ULRICH BROECKEL, MD - FOUNDER & CHIEF EXECUTIVE OFFICER
Ulrich Broeckel, MD, is a leading clinician scientist with over 20 years of experience in genetics and genomics and more than 10 years of experience in clinical diagnostics. He is an expert in translational pharmacogenomic research, and is a member of the Clinical Pharmacogenetics Implementation Consortium (CPIC) and the NIH initiatives on clinical pharmacogenomics. Dr. Broeckel serves as Professor of Pediatrics, Section Chief of Genomic Pediatrics, and Director of the Individualized Medicine Institute at the Medical College of Wisconsin.
Gunter Scharer, MD - Chief Medical Officer
Gunter Scharer, MD, is a board-certified medical geneticist with over 15 years of clinical and laboratory experience. He is board certified in Clinical Genetics, Clinical Molecular Genetics, and Medical Biochemical Genetics, and licensed to practice in several states (CA, CO, MN, WI). Prior to joining RPRD Diagnostics, from 2015-2017, Dr. Scharer was the director of the Department of Medical Genetics and Genomics at Children's Minnesota and Adjunct Associate Professor in Pediatrics at the Medical College of Wisconsin.
Rachel Lorier - Director, Laboratory Operations
Rachel Lorier has over 10 years of experience developing the infrastructure and managing the operation of two clinical laboratories involved in cytogenetic and pharmacogenetic testing. At RPRD Diagnostics Rachel manages laboratory operations and oversees client relations. Ms. Lorier brings her many years of experience in research and clinical testing to provide clients with exceptional service.
Andrea Matter - Director, Regulatory Affairs
Andrea Matter has over 10 years of experience in clinical diagnostics, as well as FDA compliance. She has written extensive GMP documentation for NADA submission, as well as developed the regulatory infrastructure for two clinical laboratories under CAP/CLIA regulation. In her role at RPRD Diagonstics, Ms. Matter provides research and writes documentation to ensure clinical standards and safety regulations are consistently met.

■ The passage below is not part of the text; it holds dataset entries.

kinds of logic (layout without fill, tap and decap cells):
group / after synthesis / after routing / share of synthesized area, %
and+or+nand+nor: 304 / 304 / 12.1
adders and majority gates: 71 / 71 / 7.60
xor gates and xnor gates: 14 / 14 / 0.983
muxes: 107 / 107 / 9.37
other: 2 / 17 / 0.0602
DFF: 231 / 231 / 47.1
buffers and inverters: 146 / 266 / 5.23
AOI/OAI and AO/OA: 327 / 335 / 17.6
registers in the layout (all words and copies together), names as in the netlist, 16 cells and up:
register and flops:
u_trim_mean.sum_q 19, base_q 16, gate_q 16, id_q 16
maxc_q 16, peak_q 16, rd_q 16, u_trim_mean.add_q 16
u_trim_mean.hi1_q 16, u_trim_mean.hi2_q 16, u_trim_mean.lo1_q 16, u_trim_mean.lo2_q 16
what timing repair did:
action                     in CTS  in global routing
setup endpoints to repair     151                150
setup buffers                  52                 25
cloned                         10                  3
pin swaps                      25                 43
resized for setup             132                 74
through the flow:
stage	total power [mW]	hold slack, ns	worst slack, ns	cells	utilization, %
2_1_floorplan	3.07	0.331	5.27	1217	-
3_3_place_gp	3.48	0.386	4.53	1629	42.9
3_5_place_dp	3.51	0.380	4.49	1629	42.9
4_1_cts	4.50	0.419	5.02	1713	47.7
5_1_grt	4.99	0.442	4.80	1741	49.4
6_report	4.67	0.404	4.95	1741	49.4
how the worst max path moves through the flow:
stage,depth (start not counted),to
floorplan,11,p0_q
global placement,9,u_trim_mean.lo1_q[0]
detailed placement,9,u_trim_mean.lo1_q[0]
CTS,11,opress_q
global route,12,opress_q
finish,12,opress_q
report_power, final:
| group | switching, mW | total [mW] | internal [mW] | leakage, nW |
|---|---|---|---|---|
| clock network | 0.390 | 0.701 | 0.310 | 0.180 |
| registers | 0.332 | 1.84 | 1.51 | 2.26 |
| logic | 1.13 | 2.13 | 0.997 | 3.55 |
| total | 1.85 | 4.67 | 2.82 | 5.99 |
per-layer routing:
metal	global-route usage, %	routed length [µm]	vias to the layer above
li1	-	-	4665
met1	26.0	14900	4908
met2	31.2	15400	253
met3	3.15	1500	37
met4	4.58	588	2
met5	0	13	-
This is an optimization exercise on Yosys and OpenROAD, whose aim is small area and a short achievable clock period, not a production implementation. In this exercise RTL edits were held to simulation tests only and were not proved equivalent to the original. Power figures rest on the tool's default switching activity, not on a simulated workload.

## config.mk

```make
export PLATFORM = sky130hd
export DESIGN_NAME = sdramController
export DESIGN_NICKNAME = sdramController
export VERILOG_FILES = /design/flow/design.v
export SDC_FILE = /design/flow/constraint.sdc
export NUM_CORES = 4
export LEC_CHECK = 0
export CAP_MARGIN = 20
export CORE_MARGIN = 2
export CORE_UTILIZATION = 45
export PLACE_DENSITY = 0.6
export SETUP_SLACK_MARGIN = 0.3
export SLEW_MARGIN = 20
export SYNTH_MEMORY_MAX_BITS = 16384
```

## constraint.sdc

```tcl
create_clock -name core_clock -period 4.5 [get_ports {clock}]
set_input_delay 0.9000 -clock core_clock [delete_from_list [all_inputs] [get_ports {clock}]]
set_output_delay 0.9000 -clock core_clock [all_outputs]
set_load 0.01 [all_outputs]
```
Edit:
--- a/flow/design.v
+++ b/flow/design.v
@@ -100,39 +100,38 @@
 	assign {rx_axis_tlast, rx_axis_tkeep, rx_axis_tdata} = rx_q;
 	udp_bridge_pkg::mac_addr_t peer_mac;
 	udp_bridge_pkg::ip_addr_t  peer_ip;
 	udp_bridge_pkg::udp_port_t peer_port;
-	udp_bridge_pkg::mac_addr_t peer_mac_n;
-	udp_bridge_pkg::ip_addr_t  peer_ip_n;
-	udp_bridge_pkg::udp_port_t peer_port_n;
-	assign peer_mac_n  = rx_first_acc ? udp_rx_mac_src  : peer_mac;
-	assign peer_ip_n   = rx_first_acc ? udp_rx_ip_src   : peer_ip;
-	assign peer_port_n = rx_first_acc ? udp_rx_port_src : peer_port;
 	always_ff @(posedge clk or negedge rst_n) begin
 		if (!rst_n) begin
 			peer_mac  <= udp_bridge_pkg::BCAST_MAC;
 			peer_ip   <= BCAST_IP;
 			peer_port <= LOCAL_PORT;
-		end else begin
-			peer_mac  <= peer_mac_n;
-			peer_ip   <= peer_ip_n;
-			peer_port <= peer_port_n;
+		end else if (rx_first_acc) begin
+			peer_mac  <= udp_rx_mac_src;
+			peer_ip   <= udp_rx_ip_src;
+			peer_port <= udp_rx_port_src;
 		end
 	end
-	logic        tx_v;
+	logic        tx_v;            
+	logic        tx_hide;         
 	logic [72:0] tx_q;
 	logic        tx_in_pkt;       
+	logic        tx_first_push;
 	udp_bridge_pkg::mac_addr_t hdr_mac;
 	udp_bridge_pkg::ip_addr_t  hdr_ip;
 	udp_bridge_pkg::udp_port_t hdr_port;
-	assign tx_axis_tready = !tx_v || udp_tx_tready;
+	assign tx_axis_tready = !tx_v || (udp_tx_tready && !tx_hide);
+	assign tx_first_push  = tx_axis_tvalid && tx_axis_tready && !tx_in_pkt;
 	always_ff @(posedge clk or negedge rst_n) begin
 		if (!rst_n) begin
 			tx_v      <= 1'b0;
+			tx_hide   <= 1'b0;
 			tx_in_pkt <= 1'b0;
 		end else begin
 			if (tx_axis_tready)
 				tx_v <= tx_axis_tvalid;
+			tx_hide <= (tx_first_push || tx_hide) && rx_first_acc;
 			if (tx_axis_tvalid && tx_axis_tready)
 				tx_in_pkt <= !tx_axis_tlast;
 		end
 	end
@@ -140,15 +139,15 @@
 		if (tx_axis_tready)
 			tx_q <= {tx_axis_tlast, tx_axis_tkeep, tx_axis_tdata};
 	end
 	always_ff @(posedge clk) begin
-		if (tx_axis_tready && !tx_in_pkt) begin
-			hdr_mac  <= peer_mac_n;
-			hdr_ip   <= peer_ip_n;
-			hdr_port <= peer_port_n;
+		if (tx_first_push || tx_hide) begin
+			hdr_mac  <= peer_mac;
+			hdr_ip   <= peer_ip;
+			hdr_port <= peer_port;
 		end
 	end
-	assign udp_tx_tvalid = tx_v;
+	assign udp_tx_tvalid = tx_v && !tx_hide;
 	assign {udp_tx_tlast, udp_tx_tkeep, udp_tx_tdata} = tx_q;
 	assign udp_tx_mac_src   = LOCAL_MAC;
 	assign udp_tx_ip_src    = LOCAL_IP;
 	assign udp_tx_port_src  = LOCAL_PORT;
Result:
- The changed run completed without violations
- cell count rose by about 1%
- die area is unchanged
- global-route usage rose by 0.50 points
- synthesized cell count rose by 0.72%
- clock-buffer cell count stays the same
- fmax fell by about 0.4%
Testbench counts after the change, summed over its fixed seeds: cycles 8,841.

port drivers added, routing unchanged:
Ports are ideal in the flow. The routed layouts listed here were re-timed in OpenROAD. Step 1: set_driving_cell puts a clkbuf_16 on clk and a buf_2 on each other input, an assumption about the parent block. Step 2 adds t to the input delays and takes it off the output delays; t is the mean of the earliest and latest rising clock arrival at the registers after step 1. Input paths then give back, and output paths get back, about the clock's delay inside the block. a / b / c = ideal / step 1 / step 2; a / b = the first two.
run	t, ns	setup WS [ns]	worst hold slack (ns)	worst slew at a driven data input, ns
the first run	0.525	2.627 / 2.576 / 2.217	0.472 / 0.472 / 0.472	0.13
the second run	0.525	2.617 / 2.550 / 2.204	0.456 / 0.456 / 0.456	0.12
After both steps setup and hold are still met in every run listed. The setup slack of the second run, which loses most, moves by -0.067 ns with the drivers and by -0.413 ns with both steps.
Background: an optimization exercise with open tools, aiming at small area and a short achievable clock period. Do not read the settings as production practice. Where RTL was checked, it was by simulation tests only, not by an equivalence proof against the original.

## run A
## fir3_top
module fir3_top #(
  parameter int W  = 32,
  parameter int XW = 16
) (
  input  logic          CLK,
  input  logic          rst,
  input  logic [XW-1:0] h0,
  input  logic [XW-1:0] h1,
  input  logic [XW-1:0] h2,
  input  logic [XW-1:0] x,
  output logic [W-1:0]  y
);
Size: roughly 80 flip-flops, ~0.019 mm2 of cells after synthesis.
Settings: LEC_CHECK=0, ABC_AREA=1, CAP_MARGIN=20, CORE_MARGIN=2, CORE_UTILIZATION=40, SLEW_MARGIN=20; clock period 10.0 ns.
standard.sh (not shown) runs the stock make flow with config.mk's settings and CLKGATE_MAP_FILE= SYNTH_SCRIPT=/design/flow/synth_recipe.tcl, a recipe that flattens the netlist after the stock synthesis.
==> flow/flow/run.sh <==
#!/bin/bash
# Standard ORFS layout, except that the ports are buffered by flow/ports.tcl
# (small buffers on the outputs, stronger ones on the inputs) instead of by
# the default buffer_ports call.
set -euo pipefail
here=$(pwd)
bash standard.sh \
  DONT_BUFFER_PORTS=1 \
  PRE_GLOBAL_PLACE_TCL="$here/flow/ports.tcl" \
  finish > "$here/standard_finish.log" 2>&1
==> flow/flow/ports.tcl <==
# Buffer every input and output port (the clock port excepted, as buffer_ports does).
buffer_ports -inputs -buffer_cell sky130_fd_sc_hd__buf_2
buffer_ports -outputs -buffer_cell sky130_fd_sc_hd__buf_1
Run A completed; timing, DRC and antenna clean
What run B does differently from run A at the input level:
==> flow/run.sh (new file) <==
#!/bin/bash
# synth_recipe.tcl (not shown) runs the flow's synth.tcl, then flattens the netlist and writes it again
# the make line also repeats each setting of config.mk as NAME=value (left out here)
make -C /OpenROAD-flow-scripts/flow DESIGN_CONFIG=/design/flow/config.mk WORK_HOME=/design/flow/orfs CLKGATE_MAP_FILE= SYNTH_SCRIPT=/design/flow/synth_recipe.tcl finish
--- a/flow/config.mk
+++ b/flow/config.mk
@@ -11,2 +11,3 @@
 export CORE_UTILIZATION = 40
+export SETUP_SLACK_MARGIN = 3
 export SLEW_MARGIN = 20
removed: flow/flow/run.sh
removed: flow/flow/ports.tcl
removed: flow/standard.sh
### Flow results
- In the tables for run B and run A, weighted congestion reported at the end of routability-driven placement reads higher with run A.
- The final layout from run B, which completed every stage, passed the timing, DRC and antenna checks at the end of the flow.
- Compared with run A, run B shows design area that has gone up by more than 10%.
> inputs changed (run B -> run C)
--- a/flow/config.mk
+++ b/flow/config.mk
@@ -11,3 +11,2 @@
 export CORE_UTILIZATION = 40
-export SETUP_SLACK_MARGIN = 3
 export SLEW_MARGIN = 20
### Flow results
Result for run C and run B: all clean
On run C: HPWL after detailed placement is 1.0% higher than what run B gave.
Worst setup path endpoint: y_q[22]$_DFF_PN0_ -> run C, y_q[26]$_DFF_PN0_ -> run B
Between run B and run C, aggregate routed wire length decreased.
Run C vs. run B: fmax moved down; final area moved down.
Delta (run C minus run B): layout inverter count without the clock tree -1; setup slack at placement -0.22 ns; met1 capacity usage during global routing -0.53 points; area overhead of the layout relative to synthesis -16 points.

---

Another version of the RTL of fir3_top (not shown whole).
For scale: about 80 flip-flops, about 98 I/O pins, roughly 19000 µm² of cells after synthesis.
==> flow/config.mk <==
export PLATFORM = sky130hd
export DESIGN_NAME = fir3_top
export DESIGN_NICKNAME = fir3_top
export VERILOG_FILES = /design/flow/design.v
export SDC_FILE = /design/flow/constraint.sdc
export NUM_CORES = 4
export LEC_CHECK = 0
export ABC_AREA = 1
export CAP_MARGIN = 20
export CORE_MARGIN = 2
export CORE_UTILIZATION = 40
export SLEW_MARGIN = 20
==> flow/constraint.sdc <==
create_clock -name core_clock -period 10.0 [get_ports {CLK}]
set_input_delay 2.0000 -clock core_clock [delete_from_list [all_inputs] [get_ports {CLK}]]
set_output_delay 2.0000 -clock core_clock [all_outputs]
set_load 0.01 [all_outputs]
==> flow/flow/run.sh <==
#!/bin/bash
set -euo pipefail
here=$(pwd)
F=$here/flow
sed "s#^hierarchy -check -top \$::env(DESIGN_NAME)\$#&\ntechmap -map $F/leafmap.v#" \
  "$FLOW_HOME/scripts/synth.tcl" > "$here/synth_leaf.tcl"
grep -q "^techmap -map $F/leafmap.v" "$here/synth_leaf.tcl"
sed "s#source \$::env(SCRIPTS_DIR)/synth.tcl#source $here/synth_leaf.tcl#" \
  "$here/synth_recipe.tcl" > "$here/synth_own.tcl"
grep -q "source $here/synth_leaf.tcl" "$here/synth_own.tcl"
bash standard.sh \
  SYNTH_SCRIPT="$here/synth_own.tcl" \
  DONT_BUFFER_PORTS=1 \
  PRE_GLOBAL_PLACE_TCL="$F/ports.tcl" \
  finish > "$here/standard_finish.log" 2>&1
==> flow/flow/leafmap.v <==
// Maps the design's leaf modules one-to-one onto library cells.
module fir3_fa (input a, b, c, output s, co);
  sky130_fd_sc_hd__fa_1 _TECHMAP_REPLACE_ (.A(a), .B(b), .CIN(c), .SUM(s), .COUT(co));
endmodule

module fir3_ha (input a, b, output s, co);
  sky130_fd_sc_hd__ha_1 _TECHMAP_REPLACE_ (.A(a), .B(b), .SUM(s), .COUT(co));
endmodule

module fir3_sel (input one, two, hi, hm, output mn);
  sky130_fd_sc_hd__a22oi_1 _TECHMAP_REPLACE_ (.A1(one), .A2(hi), .B1(two), .B2(hm), .Y(mn));
endmodule

module fir3_xnor2 (input a, b, output y);
  sky130_fd_sc_hd__xnor2_1 _TECHMAP_REPLACE_ (.A(a), .B(b), .Y(y));
endmodule

module fir3_xor2 (input a, b, output y);
  sky130_fd_sc_hd__xor2_1 _TECHMAP_REPLACE_ (.A(a), .B(b), .X(y));
endmodule

module fir3_nand2 (input a, b, output y);
  sky130_fd_sc_hd__nand2_1 _TECHMAP_REPLACE_ (.A(a), .B(b), .Y(y));
endmodule

module fir3_nor2 (input a, b, output y);
  sky130_fd_sc_hd__nor2_1 _TECHMAP_REPLACE_ (.A(a), .B(b), .Y(y));
endmodule

module fir3_inv (input a, output y);
  sky130_fd_sc_hd__inv_1 _TECHMAP_REPLACE_ (.A(a), .Y(y));
endmodule

module fir3_a21oi (input a1, a2, b1, output y);
  sky130_fd_sc_hd__a21oi_1 _TECHMAP_REPLACE_ (.A1(a1), .A2(a2), .B1(b1), .Y(y));
endmodule

module fir3_o21ai (input a1, a2, b1, output y);
  sky130_fd_sc_hd__o21ai_1 _TECHMAP_REPLACE_ (.A1(a1), .A2(a2), .B1(b1), .Y(y));
endmodule
Other scripts of this flow, unchanged in this note and not shown: flow/flow/ports.tcl
The starting point completed with no timing, DRC or antenna violations.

Amy Turner - Director, Test Development
Amy Turner has over 10 years of experience in complex molecular test development, and over five years of experience supervising a clinical laboratory. She has developed a wide range of experimental methodologies, from detection of complex genetic variation, to exosomal biomarker screening. During Ms. Turner’s years in clinical research she has developed and validated multiple pharmacogenetic tests and will serve as the laboratory supervisor for pharmacogenetic test development and implementation.